Entries taken from a collection
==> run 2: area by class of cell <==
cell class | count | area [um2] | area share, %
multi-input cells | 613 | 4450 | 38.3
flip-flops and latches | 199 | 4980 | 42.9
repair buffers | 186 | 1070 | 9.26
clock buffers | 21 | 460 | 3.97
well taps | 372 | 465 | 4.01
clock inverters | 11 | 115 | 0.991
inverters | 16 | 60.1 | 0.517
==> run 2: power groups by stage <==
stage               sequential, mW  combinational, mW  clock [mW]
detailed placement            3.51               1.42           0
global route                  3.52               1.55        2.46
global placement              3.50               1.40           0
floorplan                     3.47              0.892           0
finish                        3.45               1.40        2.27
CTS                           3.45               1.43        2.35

--

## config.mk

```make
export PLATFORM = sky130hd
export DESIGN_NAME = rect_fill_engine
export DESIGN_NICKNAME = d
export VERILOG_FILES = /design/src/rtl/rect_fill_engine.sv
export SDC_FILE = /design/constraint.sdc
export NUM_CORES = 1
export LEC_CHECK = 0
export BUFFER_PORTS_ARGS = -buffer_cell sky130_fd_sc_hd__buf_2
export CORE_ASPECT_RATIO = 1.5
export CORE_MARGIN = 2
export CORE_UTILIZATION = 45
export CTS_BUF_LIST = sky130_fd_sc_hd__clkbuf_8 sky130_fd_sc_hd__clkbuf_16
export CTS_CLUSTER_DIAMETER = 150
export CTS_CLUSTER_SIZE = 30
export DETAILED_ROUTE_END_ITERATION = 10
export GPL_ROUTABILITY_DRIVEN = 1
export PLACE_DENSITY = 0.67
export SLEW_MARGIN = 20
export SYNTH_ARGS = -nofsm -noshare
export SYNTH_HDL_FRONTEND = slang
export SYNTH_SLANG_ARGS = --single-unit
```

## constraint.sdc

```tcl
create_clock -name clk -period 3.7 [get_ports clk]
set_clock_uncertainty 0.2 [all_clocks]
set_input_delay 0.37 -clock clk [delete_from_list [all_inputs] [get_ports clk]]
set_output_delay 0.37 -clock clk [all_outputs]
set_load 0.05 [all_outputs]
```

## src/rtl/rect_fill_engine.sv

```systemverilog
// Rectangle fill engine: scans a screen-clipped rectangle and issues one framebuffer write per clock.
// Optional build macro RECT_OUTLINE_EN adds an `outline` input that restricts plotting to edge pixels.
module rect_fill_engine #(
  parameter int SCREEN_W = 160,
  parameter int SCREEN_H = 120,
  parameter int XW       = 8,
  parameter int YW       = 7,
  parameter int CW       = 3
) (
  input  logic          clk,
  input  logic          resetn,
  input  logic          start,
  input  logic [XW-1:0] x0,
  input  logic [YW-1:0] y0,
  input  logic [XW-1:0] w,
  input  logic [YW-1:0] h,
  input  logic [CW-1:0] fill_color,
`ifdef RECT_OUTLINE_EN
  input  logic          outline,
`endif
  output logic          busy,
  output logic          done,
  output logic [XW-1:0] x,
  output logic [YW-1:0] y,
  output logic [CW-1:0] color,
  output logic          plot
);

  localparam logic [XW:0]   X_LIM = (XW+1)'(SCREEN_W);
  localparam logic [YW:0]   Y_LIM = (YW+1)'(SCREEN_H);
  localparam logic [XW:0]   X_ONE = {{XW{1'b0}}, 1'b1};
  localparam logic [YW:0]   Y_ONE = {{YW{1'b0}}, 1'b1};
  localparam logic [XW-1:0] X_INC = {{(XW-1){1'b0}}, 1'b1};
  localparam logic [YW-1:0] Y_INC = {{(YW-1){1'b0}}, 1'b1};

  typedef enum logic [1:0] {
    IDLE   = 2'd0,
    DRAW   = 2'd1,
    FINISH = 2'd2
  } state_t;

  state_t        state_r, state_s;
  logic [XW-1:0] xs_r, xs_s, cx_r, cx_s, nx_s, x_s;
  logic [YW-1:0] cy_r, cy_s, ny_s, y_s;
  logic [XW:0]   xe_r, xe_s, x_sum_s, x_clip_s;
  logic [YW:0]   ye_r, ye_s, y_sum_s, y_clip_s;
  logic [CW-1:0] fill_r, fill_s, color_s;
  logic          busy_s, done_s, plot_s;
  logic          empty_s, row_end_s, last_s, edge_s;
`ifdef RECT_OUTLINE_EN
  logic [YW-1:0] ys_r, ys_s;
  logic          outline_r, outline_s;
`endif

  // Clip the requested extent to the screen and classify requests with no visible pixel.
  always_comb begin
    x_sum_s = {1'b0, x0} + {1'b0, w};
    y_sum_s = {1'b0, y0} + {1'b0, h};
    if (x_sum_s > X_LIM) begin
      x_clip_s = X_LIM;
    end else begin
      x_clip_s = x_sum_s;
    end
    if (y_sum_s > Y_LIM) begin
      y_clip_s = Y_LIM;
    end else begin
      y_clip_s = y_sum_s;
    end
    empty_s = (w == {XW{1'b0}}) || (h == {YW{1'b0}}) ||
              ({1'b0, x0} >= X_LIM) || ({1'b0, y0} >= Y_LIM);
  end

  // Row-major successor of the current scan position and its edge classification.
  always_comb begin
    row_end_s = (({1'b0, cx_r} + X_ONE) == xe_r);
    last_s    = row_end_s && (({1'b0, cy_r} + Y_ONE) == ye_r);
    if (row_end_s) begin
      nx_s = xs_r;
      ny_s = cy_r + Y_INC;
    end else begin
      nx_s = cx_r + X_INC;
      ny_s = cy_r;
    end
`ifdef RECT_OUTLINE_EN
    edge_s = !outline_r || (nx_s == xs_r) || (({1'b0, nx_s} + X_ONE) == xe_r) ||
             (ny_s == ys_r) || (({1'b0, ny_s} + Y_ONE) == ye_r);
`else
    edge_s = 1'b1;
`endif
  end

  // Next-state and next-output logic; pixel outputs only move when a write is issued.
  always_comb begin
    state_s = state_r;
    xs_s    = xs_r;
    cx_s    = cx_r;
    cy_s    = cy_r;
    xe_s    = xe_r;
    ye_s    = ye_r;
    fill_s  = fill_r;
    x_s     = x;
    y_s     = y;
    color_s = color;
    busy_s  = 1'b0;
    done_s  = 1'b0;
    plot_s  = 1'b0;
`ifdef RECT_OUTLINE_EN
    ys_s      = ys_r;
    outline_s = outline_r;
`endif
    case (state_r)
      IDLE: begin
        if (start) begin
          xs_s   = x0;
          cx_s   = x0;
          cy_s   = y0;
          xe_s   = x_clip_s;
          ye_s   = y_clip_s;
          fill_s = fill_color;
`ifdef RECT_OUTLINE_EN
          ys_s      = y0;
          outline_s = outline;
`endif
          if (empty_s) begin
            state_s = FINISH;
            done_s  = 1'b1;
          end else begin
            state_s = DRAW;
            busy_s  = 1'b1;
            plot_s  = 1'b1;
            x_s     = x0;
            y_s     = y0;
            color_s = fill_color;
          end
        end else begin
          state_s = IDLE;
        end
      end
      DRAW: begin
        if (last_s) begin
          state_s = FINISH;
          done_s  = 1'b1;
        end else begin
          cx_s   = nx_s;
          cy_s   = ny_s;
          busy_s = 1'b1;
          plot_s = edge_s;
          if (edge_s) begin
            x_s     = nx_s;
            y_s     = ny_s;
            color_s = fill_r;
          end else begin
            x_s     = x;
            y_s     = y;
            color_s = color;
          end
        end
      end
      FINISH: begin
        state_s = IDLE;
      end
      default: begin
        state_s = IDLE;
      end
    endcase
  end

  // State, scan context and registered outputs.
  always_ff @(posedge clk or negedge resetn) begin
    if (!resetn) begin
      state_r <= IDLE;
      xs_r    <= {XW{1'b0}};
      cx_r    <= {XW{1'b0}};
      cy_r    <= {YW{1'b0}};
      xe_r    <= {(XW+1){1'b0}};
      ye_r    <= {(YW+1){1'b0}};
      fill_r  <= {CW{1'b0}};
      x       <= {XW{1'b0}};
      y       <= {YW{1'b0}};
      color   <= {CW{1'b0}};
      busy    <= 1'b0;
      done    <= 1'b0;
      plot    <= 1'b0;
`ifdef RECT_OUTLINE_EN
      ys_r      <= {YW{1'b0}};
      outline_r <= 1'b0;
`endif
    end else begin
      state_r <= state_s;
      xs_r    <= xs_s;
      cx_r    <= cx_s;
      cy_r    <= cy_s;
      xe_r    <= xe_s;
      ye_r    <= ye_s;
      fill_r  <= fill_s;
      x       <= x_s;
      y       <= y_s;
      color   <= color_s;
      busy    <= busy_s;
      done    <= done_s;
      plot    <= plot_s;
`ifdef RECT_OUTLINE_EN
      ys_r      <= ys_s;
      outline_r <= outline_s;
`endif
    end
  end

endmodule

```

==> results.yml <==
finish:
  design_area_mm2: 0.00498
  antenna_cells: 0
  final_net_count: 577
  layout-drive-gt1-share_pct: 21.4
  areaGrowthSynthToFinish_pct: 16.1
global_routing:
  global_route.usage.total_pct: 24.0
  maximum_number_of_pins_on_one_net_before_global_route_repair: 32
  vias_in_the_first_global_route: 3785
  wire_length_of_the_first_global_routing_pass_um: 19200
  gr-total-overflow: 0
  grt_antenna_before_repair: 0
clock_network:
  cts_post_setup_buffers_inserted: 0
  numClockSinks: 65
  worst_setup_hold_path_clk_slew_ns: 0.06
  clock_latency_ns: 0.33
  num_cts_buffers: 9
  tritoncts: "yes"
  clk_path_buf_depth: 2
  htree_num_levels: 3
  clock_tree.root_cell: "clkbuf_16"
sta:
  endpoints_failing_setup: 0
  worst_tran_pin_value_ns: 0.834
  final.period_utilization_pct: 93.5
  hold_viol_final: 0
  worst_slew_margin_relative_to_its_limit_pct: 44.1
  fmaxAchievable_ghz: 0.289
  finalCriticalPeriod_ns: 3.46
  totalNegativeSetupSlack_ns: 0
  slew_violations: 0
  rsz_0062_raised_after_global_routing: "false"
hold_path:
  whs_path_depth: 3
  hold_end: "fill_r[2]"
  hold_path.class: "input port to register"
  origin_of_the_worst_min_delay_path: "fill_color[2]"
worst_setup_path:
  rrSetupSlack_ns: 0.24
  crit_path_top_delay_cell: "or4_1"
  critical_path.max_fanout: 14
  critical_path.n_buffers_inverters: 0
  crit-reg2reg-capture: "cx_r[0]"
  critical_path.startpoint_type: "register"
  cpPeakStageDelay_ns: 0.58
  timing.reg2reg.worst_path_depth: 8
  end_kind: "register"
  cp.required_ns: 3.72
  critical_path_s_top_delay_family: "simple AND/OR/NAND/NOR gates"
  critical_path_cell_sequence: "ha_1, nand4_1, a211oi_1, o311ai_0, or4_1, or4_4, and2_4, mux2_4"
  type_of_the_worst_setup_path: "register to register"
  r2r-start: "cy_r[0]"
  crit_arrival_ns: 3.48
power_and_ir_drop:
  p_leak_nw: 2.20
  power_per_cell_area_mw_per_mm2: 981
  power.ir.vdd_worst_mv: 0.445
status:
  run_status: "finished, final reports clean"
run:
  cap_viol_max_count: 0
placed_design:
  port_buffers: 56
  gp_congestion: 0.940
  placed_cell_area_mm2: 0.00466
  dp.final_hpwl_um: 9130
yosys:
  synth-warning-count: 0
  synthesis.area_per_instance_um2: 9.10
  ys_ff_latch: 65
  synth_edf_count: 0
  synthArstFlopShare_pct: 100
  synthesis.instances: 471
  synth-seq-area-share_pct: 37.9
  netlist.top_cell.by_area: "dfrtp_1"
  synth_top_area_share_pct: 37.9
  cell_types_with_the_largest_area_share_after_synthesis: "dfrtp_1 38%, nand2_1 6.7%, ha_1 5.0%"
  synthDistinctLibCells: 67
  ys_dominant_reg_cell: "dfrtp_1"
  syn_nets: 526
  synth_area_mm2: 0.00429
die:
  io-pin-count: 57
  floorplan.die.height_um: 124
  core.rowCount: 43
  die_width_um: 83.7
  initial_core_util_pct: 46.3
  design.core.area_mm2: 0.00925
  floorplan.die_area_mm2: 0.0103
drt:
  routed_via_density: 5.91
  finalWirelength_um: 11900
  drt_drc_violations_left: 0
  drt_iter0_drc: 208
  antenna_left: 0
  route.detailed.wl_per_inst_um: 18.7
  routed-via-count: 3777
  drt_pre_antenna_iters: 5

### EXERCISE PROMPT
Where the word "placement" shows up in a line of the entries above, copy that line.

### EXPECTED ANSWER
detailed placement            3.51               1.42           0
global placement              3.50               1.40           0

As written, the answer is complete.